I have recently been working on a exercise in a book I have been reading. The task was to create a program that prints all the numbers between 1-256 in their binary, octal and hexadecimal equivalents. We were only supposed to use methods we had learned so far in the book, which meant only using for, while and do..while loops, if and else if statements, converting integers to ASCII equivalents and some more basic stuff (eg cmath and iomanip).

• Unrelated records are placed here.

### config.mk
export PLATFORM = sky130hd
export DESIGN_NAME = rominit_sink
export DESIGN_NICKNAME = d
export VERILOG_FILES = /design/src/rtl/rominit_sink.sv
export SDC_FILE = /design/constraint.sdc
export NUM_CORES = 1
export LEC_CHECK = 0
export CORE_MARGIN = 2
export CORE_UTILIZATION = 49
export DETAILED_ROUTE_END_ITERATION = 10
export PLACE_DENSITY = 0.79
export SYNTH_ARGS = -nofsm -noshare
export SYNTH_HDL_FRONTEND = slang
export SYNTH_SLANG_ARGS = --single-unit
export TNS_END_PERCENT = 20
### constraint.sdc
create_clock -name CLK_SYS -period 2 [get_ports CLK_SYS]
set_clock_uncertainty 0.1 [all_clocks]
set_input_delay 0.6 -clock CLK_SYS [delete_from_list [all_inputs] [get_ports CLK_SYS]]
set_output_delay 0.6 -clock CLK_SYS [all_outputs]
set_load 0.1 [all_outputs]
### src/rtl/rominit_sink.sv
// rtl/rominit_sink.sv - ROMINIT byte-stream sink: beat FIFO, boot/chr ROM writer, load tracking
module rominit_sink #(
  parameter int DEPTH   = 4,
  parameter int BOOT_AW = 12,
  parameter int CHR_AW  = 9
) (
  input  logic               CLK_SYS,
  input  logic               RESET,
  input  logic               ROMINIT_SEL_BOOT,
  input  logic               ROMINIT_SEL_CHR,
  input  logic [11:0]        ROMINIT_ADDR,
  input  logic [7:0]         ROMINIT_DATA,
  input  logic               ROMINIT_VALID,
  output logic               ROMINIT_READY,
  input  logic               MEM_BUSY,
  output logic               BOOT_WE,
  output logic [BOOT_AW-1:0] BOOT_A,
  output logic               CHR_WE,
  output logic [CHR_AW-1:0]  CHR_A,
  output logic [7:0]         MEM_D,
  output logic               BOOT_LOADED,
  output logic               CHR_LOADED,
  output logic               CORE_HOLD,
  output logic               ERR_ADDR
);

  localparam int PW = $clog2(DEPTH);
  localparam int CW = PW + 1;
  localparam logic [12:0] CHR_SIZE = 13'(1) << CHR_AW;

  // FIFO storage (no reset needed: occupancy is tracked by count_q)
  logic        fifo_boot_q [DEPTH];
  logic [11:0] fifo_addr_q [DEPTH];
  logic [7:0]  fifo_data_q [DEPTH];

  logic [PW-1:0] wr_ptr_q, rd_ptr_q;
  logic [CW-1:0] count_q, count_d;

  logic               boot_we_q, chr_we_q;
  logic [BOOT_AW-1:0] boot_a_q;
  logic [CHR_AW-1:0]  chr_a_q;
  logic [7:0]         mem_d_q;
  logic               boot_loaded_q, boot_loaded_d;
  logic               chr_loaded_q, chr_loaded_d;
  logic               err_q, hold_q, hold_d;

  logic        ready, accept, legal, push, pop, addr_oob;
  logic        head_boot;
  logic [11:0] head_addr;
  logic [7:0]  head_data;

  // Handshake, input filter and FIFO head decode
  always_comb begin
    ready     = (count_q != CW'(DEPTH));
    accept    = ROMINIT_VALID & ready;
    addr_oob  = ({1'b0, ROMINIT_ADDR} >= CHR_SIZE);
    legal     = (ROMINIT_SEL_BOOT ^ ROMINIT_SEL_CHR) & ~(ROMINIT_SEL_CHR & addr_oob);
    push      = accept & legal;
    pop       = (count_q != '0) & ~MEM_BUSY;
    head_boot = fifo_boot_q[rd_ptr_q];
    head_addr = fifo_addr_q[rd_ptr_q];
    head_data = fifo_data_q[rd_ptr_q];
  end

  // Next-state for occupancy, load flags and core hold
  always_comb begin
    count_d = count_q;
    unique case ({push, pop})
      2'b10:   count_d = count_q + CW'(1);
      2'b01:   count_d = count_q - CW'(1);
      default: count_d = count_q;
    endcase

    boot_loaded_d = boot_loaded_q;
    chr_loaded_d  = chr_loaded_q;
    if (pop && head_boot && (head_addr[BOOT_AW-1:0] == '1))
      boot_loaded_d = 1'b1;
    if (pop && !head_boot && (head_addr[CHR_AW-1:0] == '1))
      chr_loaded_d = 1'b1;
    // A fresh address-0 beat means the image is being reloaded; it wins over a
    // completing write of the previous image since it is ordered after it.
    if (push && ROMINIT_SEL_BOOT && (ROMINIT_ADDR[BOOT_AW-1:0] == '0))
      boot_loaded_d = 1'b0;
    if (push && ROMINIT_SEL_CHR && (ROMINIT_ADDR == '0))
      chr_loaded_d = 1'b0;

    hold_d = ~(boot_loaded_q & chr_loaded_q) | (count_q != '0) | boot_we_q | chr_we_q;
  end

  // FIFO entry write on a legal accepted beat
  always_ff @(posedge CLK_SYS) begin
    if (push) begin
      fifo_boot_q[wr_ptr_q] <= ROMINIT_SEL_BOOT;
      fifo_addr_q[wr_ptr_q] <= ROMINIT_ADDR;
      fifo_data_q[wr_ptr_q] <= ROMINIT_DATA;
    end
  end

  // Control state, write port registers and status flags
  always_ff @(posedge CLK_SYS or posedge RESET) begin
    if (RESET) begin
      wr_ptr_q      <= '0;
      rd_ptr_q      <= '0;
      count_q       <= '0;
      boot_we_q     <= 1'b0;
      chr_we_q      <= 1'b0;
      boot_a_q      <= '0;
      chr_a_q       <= '0;
      mem_d_q       <= '0;
      boot_loaded_q <= 1'b0;
      chr_loaded_q  <= 1'b0;
      err_q         <= 1'b0;
      hold_q        <= 1'b1;
    end else begin
      count_q       <= count_d;
      boot_loaded_q <= boot_loaded_d;
      chr_loaded_q  <= chr_loaded_d;
      hold_q        <= hold_d;
      if (push)
        wr_ptr_q <= wr_ptr_q + PW'(1);
      if (accept && !legal)
        err_q <= 1'b1;
      boot_we_q <= pop & head_boot;
      chr_we_q  <= pop & ~head_boot;
      if (pop) begin
        rd_ptr_q <= rd_ptr_q + PW'(1);
        mem_d_q  <= head_data;
        if (head_boot)
          boot_a_q <= head_addr[BOOT_AW-1:0];
        else
          chr_a_q <= head_addr[CHR_AW-1:0];
      end
    end
  end

  assign ROMINIT_READY = ready;
  assign BOOT_WE       = boot_we_q;
  assign BOOT_A        = boot_a_q;
  assign CHR_WE        = chr_we_q;
  assign CHR_A         = chr_a_q;
  assign MEM_D         = mem_d_q;
  assign BOOT_LOADED   = boot_loaded_q;
  assign CHR_LOADED    = chr_loaded_q;
  assign CORE_HOLD     = hold_q;
  assign ERR_ADDR      = err_q;

endmodule

Yosys cells after proc, flatten, opt, wreduce, memory -nomap -nowiden
Memories as Yosys holds them, arrays and structs flattened. A register that Yosys moved wholly into a read port is not among the register bits.
Cells that the tools add are included.
{"block": "totals", "regBits": 34, "ramBits": 84, "input_bits": 26, "out_inout_bits": 36, "word_cells": 65, "memories": 3}
{"name": "fifo_addr_q", "depth": 4, "width": 12, "read_ports": 1, "rd_clocked_by_memory_dff": 0, "write_ports": 1, "line": "33", "source": "logic [11:0] fifo_addr_q [DEPTH];"}
{"name": "fifo_data_q", "depth": 4, "width": 8, "read_ports": 1, "rd_clocked_by_memory_dff": 1, "write_ports": 1, "line": "34", "source": "logic [7:0] fifo_data_q [DEPTH];"}
{"name": "fifo_boot_q", "depth": 4, "width": 1, "read_ports": 1, "rd_clocked_by_memory_dff": 0, "write_ports": 1, "line": "32", "source": "logic fifo_boot_q [DEPTH];"}
{"block": "op_classes", "n_addsub": 4, "n_lt_le_gt_ge": 1, "eq_ne": 5, "muxes": 7, "bitwise": 16, "reduce_logical": 18}
{"operator": "12-bit == test, second input constant", "count": 1}
{"operator": "12-bit by 10-bit greater-or-equal comparator with 1-bit output, second input constant", "count": 1}
{"operator": "12-bit logical NOT", "count": 1}
{"operator": "9-bit == test, second input constant", "count": 1}
{"operator": "1-bit logical AND", "count": 9}
{"operator": "1-bit bitwise AND", "count": 8}
{"operator": "1-bit two-way mux", "count": 6}
{"operator": "3-bit one-hot mux with 2 select lines", "count": 1}
{"operator": "2-bit nonzero test", "count": 3}
{"operator": "2-bit by 1-bit adder with 2-bit output, second input constant", "count": 2}
{"operator": "1-bit NOT", "count": 4}
{"operator": "2-bit AND reduction", "count": 2}
{"operator": "3-bit by 1-bit adder with 3-bit output, second input constant", "count": 1}
{"operator": "3-bit != test, second input constant", "count": 1}
{"operator": "1-bit bitwise OR", "count": 3}
{"operator": "3-bit nonzero test", "count": 1}
{"operator": "3-bit by 1-bit subtractor with 3-bit output, second input constant", "count": 1}
{"operator": "2-bit by 1-bit == test with 1-bit output, second input constant", "count": 1}
{"operator": "2-bit == test, second input constant", "count": 1}
{"operator": "1-bit logical NOT", "count": 2}
{"operator": "1-bit XOR", "count": 1}

Depth between registers and ports, before layout
{"block": "depth", "ltp_word": 8, "mapped_depth": 10, "ltp_nobuf": 10}

Worst setup path before layout
No wires, ideal clock.
{"block": "synth_path", "kind": "flip-flop to flip-flop", "startpoint": "register count_q[0]", "endpoint": "register count_q[2]", "setup_ns": 0.079, "t_arrival_ns": 2.571, "required_time_ns": 1.821, "slack_ns": -0.750, "stages_incl_launch_ff": 11, "n_path_buf": 0, "synth_period_minus_slack_ns": 2.750, "path_cell_list": "dfrtp_1 > or3b_1 > nand2_1 > nor2_1 > inv_1 > ha_1 > inv_1 > fa_1 > xor2_1 > nor2_1 > xor2_1"}
{"block": "synth_between", "elab_chain_len": 5, "word_cells_on_any_way": 11, "classes_between": "add/sub: 2; eq/ne: 3; mux: 1; bitwise: 3; reduce/logical: 2"}
{"item": "start, declared", "line": "37", "source": "logic [CW-1:0] count_q, count_d;"}
{"item": "start signal, assigned", "line": "115", "source": "count_q <= count_d;"}
{"item": "3-bit != test *", "line": "54", "source": "ready = (count_q != CW'(DEPTH));"}
{"item": "via ROMINIT_READY", "line": "14", "source": "output logic ROMINIT_READY,"}
{"item": "1-bit bitwise AND *", "line": "55", "source": "accept = ROMINIT_VALID & ready;"}
{"item": "1-bit bitwise AND *", "line": "58", "source": "push = accept & legal;"}
{"item": "2-bit by 1-bit == test with 1-bit output / 2-bit == test (equally long branches)", "line": "68", "source": "unique case ({push, pop})"}
{"item": "3-bit one-hot mux with 2 select lines / 2-bit nonzero test (equally long branches)"}
Mark *: on every way through the listed nets, which the timed path passes. The rest lies on a longest branch.
A chain may end at the register's enable or synchronous reset.

Worst setup path in the final report
{"block": "layout_path", "startpoint": "register count_q[0]", "endpoint": "output ROMINIT_READY"}
{"block": "layout_between", "elab_chain_len": 1}
{"item": "3-bit != test", "line": "54"}
{"item": "end, declared", "line": "14"}
No other way between the ends.

==> results.cfg <==
[placement]
dp_hpwl_mm = 6.69
io_buffers = 61
dp.cells = 469
globalplace.congestion = 0.724
dp_slack_ns = -0.949

[run_status]
failed_checks = setup timing
status = complete, but fails checks

[cts]
clkTransAtPathRegs_ns = 0.06
clkLatencyLatePin_ns = 0.52
cts_max_level = 4
cts_made_buffers = 17
clockBufferDepth = 2
cts-root-buf = clkbuf_8
cts_tree = yes
clock-sinks = 126
cts_hold_buffers = 0

[yosys]
syn_area_mm2 = 0.00492
yosysUniqueCellTypes = 32
synth_area_leaders = edfxtp_1 (51%), dfrtp_1 (21%), mux4_2 (6.4%)
synthCells = 239
ys.flop_type = edfxtp_1
synth-seq-cells = 126
synth.most_common_cell = edfxtp_1
synth_top_area_share = 0.513
syn-num-nets = 271
synth_edf_count = 84
async_flop_share = 0.333
syn_area_per_cell_um2 = 20.6
yosysTopAreaCell = edfxtp_1
ys_top_cells_by_count = edfxtp_1 (84), dfrtp_1 (41), mux2_2 (22)
ys_seq_area_frac = 0.727
yosys_warnings = 0

[power]
switching_share = 0.399
power_density_mw_per_mm2 = 1840
pwr-share-comb = 0.477
p_clk_frac = 0.233
internal_power_mw = 7.85
power.leakage_nw = 2.71
power_frac_seq = 0.290
peakVddDrop_mv = 1.16
switchingPower_mw = 5.20

[timing]
max_slew_margin = 0.727
rsz0062_at_grt = yes
drv_slew = 0
max_freq_ghz = 0.435
period_share = 1.15
setup_viol = 24
worst_slack_ns = -0.297
tightest_slew_ns = 0.406
min_period_ns = 2.30
hold_viol = 0

[min_path]
worstHoldPathType = in -> async

[die]
start_util = 0.503
die_h_um = 104
pin_count = 62
row_count = 36
core_area_mm2 = 0.00977
fp.dieW_um = 104
die_area_mm2 = 0.0108

[drt]
ant_nets = 0
dr.first_iter.drc_count = 240
wl_per_cell_um = 21.5
wl_mm = 11.0
drtPass1Iterations = 4
avgViaCountPerCell = 5.42
via_count = 2764
drc = 0

[critical_path]
critical_path_arrival_ns = 1.60
ff2ff_path_depth = 11
worstSetupPathType = reg -> out
crit_start = count_q[0]$_DFFE_PP0P_
worstReg2RegEnd = count_q[2]$_DFFE_PP0P_
reg2reg_from = count_q[0]$_DFFE_PP0P_
crit_end = ROMINIT_READY
path_max_fanout = 2
worst_ep_required_time_ns = 1.30
cp-start-kind = flop
cp-end-kind = output pin
reg2reg_slack_ns = -0.23

[final_layout]
synthToLayoutAreaGrowth_pct = 44.4
drive_gt1_frac = 0.493
fillers = 553
ff_latch_area_mm2 = 0.00358
stdcell_count = 510
post-route-util = 0.726
n_antenna_cell = 0
nNetsFinal = 396
multi_input_area_mm2 = 0.00128

[global_route]
grt_antenna_before_repair = 0
grt_pass1_wl_mm = 17.2
grt_use_total = 0.215
grt_max_degree = 28
grt_pass1_vias = 3012
grt_remaining_overflow = 0

[job]
maxCapViolCount = 0
-- repair_timing --
item,4_1_cts,5_1_grt
endpoints found under the setup margin,91,22
buffers inserted,4,5
resized for setup,12,11
pin swaps,2,3
-- power by group through the flow --
stage / registers, mW / clock network (mW) / logic (mW)
floorplan: 5.89 / 0 / 1.66
global placement: 3.78 / 0 / 5.92
detailed placement: 3.81 / 0 / 6.03
CTS: 3.78 / 3.04 / 6.17
global route: 3.83 / 3.19 / 6.45
finish: 3.78 / 3.04 / 6.23
-- cell usage in the layout (no fill, tap or decap), types with 3 or more instances in the layout --
cell type,Yosys,routed
xor2_1,3,3
inv_1,9,6
nor2_1,6,5
edfxtp_1,84,84
buf_12,1,42
mux4_1,7,3
mux2_2,22,22
clkbuf_16,0,16
mux4_2,14,18
buf_4,1,42
clkdlybuf4s50_1,0,21
clkinvlp_4,0,3
mux2_4,8,8
ha_1,5,4
dlygate4sd2_1,0,4
nor3_1,3,3
clkbuf_1,0,4
and2_4,0,3
nand4_1,3,3
xnor2_1,3,3
dfrtp_1,41,40
buf_6,2,5
bufinv_16,0,3
-- sequential cells by signal, summed over array words and instances (netlist names), 2 cells and up --
name,cells
wr_ptr_q,2
fifo_addr_q,48
rd_ptr_q,2
CHR_A,9
fifo_data_q,32
MEM_D,8
fifo_boot_q,4
BOOT_A,12
count_q,3
-- worst min-delay path by stage --
stage                      startpoint                endpoint  slack, ns  cells after the start
2_1_floorplan  count_q[2]$_DFFE_PP0P_  count_q[2]$_DFFE_PP0P_       0.37                      1
3_3_place_gp     ERR_ADDR$_DFFE_PP0P_    ERR_ADDR$_DFFE_PP0P_       0.42                      1
3_5_place_dp   count_q[2]$_DFFE_PP0P_  count_q[2]$_DFFE_PP0P_       0.45                      2
4_1_cts                         RESET  count_q[0]$_DFFE_PP0P_       0.30                      3
5_1_grt                         RESET  count_q[0]$_DFFE_PP0P_       0.30                      3
6_report                        RESET  count_q[0]$_DFFE_PP0P_       0.30                      3
-- through the flow --
stage               power, mW  hold slack [ns]  TNS [ns]  cell area, um2
floorplan                7.54            0.372    -11.30            4940
finish                   13.1            0.297    -0.874            7100
CTS                      13.0            0.303    -0.632            7050
global route             13.5            0.297     -2.18            7100
global placement         9.70            0.416    -62.35            6410
detailed placement       9.84            0.450    -70.12            6410
-- routing by layer --
metal	vias to the layer above	wire length (um)	GRT usage
met3	15	509	0.0564
met4	0	160	0.0869
met2	97	5780	0.352
met1	1464	4530	0.275
li1	1188	-	-
met5	-	0	0
-- cell type report --
type                       instances  share of cell area
tap                              133              0.0234
clock buffer                      22              0.0624
inverter                           9             0.00476
multi-input combinational         96               0.181
timing repair buffer             114               0.205
sequential                       126               0.504
clock inverter                    10              0.0197
-- cells by family (layout without fill, tap and decap cells) --
logic type	count (synthesis)	in the layout	share of synthesized area
multiplexers	53	53	0.180
XOR/XNOR	6	6	0.0107
AND/OR/NAND/NOR	27	27	0.0344
AO/OA/AOI/OAI	4	4	0.00967
flip-flops	126	126	0.727
adder cells (fa/ha/maj)	6	6	0.0168
buffers and inverters	17	155	0.0209
-- worst max-delay path: stages (launching register included) --
cell and delay, ns:
dfrtp_1 0.37, or3b_4 0.41, buf_6 0.13, buf_12 0.15
(Power assumes the default switching activity.)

So after some work, here is my result. However, it is messy and un-elegant and obfuscated. Does anyone have any suggestions to increase code efficiency (or elegance... :P) and performance?

#include <iostream>
#include <iomanip>
#include <cmath>
using namespace std;

int main()
{
int decimalValue, binaryValue, octalValue, hexadecimalValue, numberOfDigits;
cout << "Decimal\t\tBinary\t\tOctal\t\tHexadecimal\n\n";
for (int i = 1; i <= 256; i++)
{
    binaryValue = 0;
    octalValue = 0;
    hexadecimalValue = 0;
    if (i != 0) 
    {
    int x, j, e, c, r = i, tempBinary, powOfTwo, tempOctal, tempDecimal;
    for (j = 0; j <=8; j++) //Starts to convert to binary equivalent
    {
        x = pow(2.0, j);
        if (x == i)
        {
              powOfTwo = 1;
              binaryValue = pow(10.0, j);
              break;
        }
        else if (x > i)
        {
              powOfTwo = 0;
              x /= 2;
              break;
        }
    }
    if (powOfTwo == 0)
    {
    for (int k = j-1; k >= 0; k--)
    {
        if ((r-x)>=0)
        {
           r -= x;
           tempBinary = pow(10.0, k);
           x /= 2;
        }
        else if ((r-x)<0)
        {
           tempBinary = 0;
           x /= 2;
        }
        binaryValue += tempBinary;
    }
    } //Finished converting
    int counter = ceil(log10(binaryValue+1)); //Starts on octal equivalent
    int iter;
    if (counter%3 == 0)
    {
       iter = counter/3;
    }
    else if (counter%3 != 0)
    {
       iter = (counter/3)+1; 
    }
    c = binaryValue;
    for (int h = 0; h < iter; h++)
    {
        tempOctal = c%1000;
        int count = ceil(log10(tempOctal+1));
        tempDecimal = 0;
        for (int counterr = 0; counterr < count; counterr++)
        {
            if (tempOctal%10 != 0)
            {
                 e = pow(2.0, counterr);
                 tempDecimal += e;
            }
            tempOctal /= 10;
        }
        octalValue += (tempDecimal * pow(10.0, h));
        c /= 1000;
    }//Finished Octal conversion
    cout << i << "\t\t" << binaryValue << setw(21-counter) << octalValue << "\t\t";
    int c1, tempHex, tempDecimal1, e1, powOf;
    char letter;
    if (counter%4 == 0)//Hexadecimal equivalent
    {
       iter = counter/4;
    }
    else if (counter%4 != 0)
    {
       iter = (counter/4)+1;
    }
    c1 = binaryValue;
    for (int h = 0, g = iter-1; h < iter; h++, g--)
    {
        powOf = g*4;
        if (h == 0)
        {
              tempHex = c1 / pow(10.0, powOf);
        }
        else if (h > 0)
        {
             tempHex = c1 / pow(10.0, powOf);
             tempHex %= 10000;
        }
        int count = ceil(log10(tempHex+1));
        tempDecimal1 = 0;
        for (int counterr = 0; counterr < count; counterr++)
        {
            if (tempHex%10 != 0)
            {
                 e1 = pow(2.0, counterr);
                 tempDecimal1 += e1;
            }
            tempHex /= 10;
        }
        if (tempDecimal1 <= 9)
        {
        cout << tempDecimal1;
        }
        else if (tempDecimal1 > 9)
        {
        cout << char(tempDecimal1+55); //ASCII's numerical value for A is 65. Since 10-15 are supposed to be letters you just add 55
        }
    }
    cout << endl;
    }
}
system("pause");
return 0;
}

Any recommendations for improvement will be appreciated.

Answer 1

You have already covered 'iomanip', which infers you've already covered 'iostream'.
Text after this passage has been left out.